--- START ---
**config.mk**
```make
export PLATFORM = sky130hd
export DESIGN_NAME = herald_cmd_bridge
export DESIGN_NICKNAME = d
export VERILOG_FILES = /design/src/rtl/herald_cmd_bridge.sv
export SDC_FILE = /design/constraint.sdc
export NUM_CORES = 1
export LEC_CHECK = 0
export ABC_AREA = 1
export BUFFER_PORTS_ARGS = -buffer_cell sky130_fd_sc_hd__buf_2
export CORE_ASPECT_RATIO = 2
export CORE_UTILIZATION = 30
export CTS_CLUSTER_SIZE = 12
export DETAILED_ROUTE_END_ITERATION = 10
export GPL_ROUTABILITY_DRIVEN = 1
export GPL_TIMING_DRIVEN = 0
export PLACE_DENSITY = 0.45
export SYNTH_ARGS = -nofsm -noshare
export SYNTH_HDL_FRONTEND = slang
export SYNTH_SLANG_ARGS = --single-unit
```
**constraint.sdc**
```tcl
create_clock -name clk -period 2.2 [get_ports clk]
set_input_delay 0.33 -clock clk [delete_from_list [all_inputs] [get_ports clk]]
set_output_delay 0.33 -clock clk [all_outputs]
set_load 0.01 [all_outputs]
```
--- END ---
[What the task asks]: Once every line above has been checked for the string "constraint", give the number of matching lines and nothing more.

[Answer for the task]: 2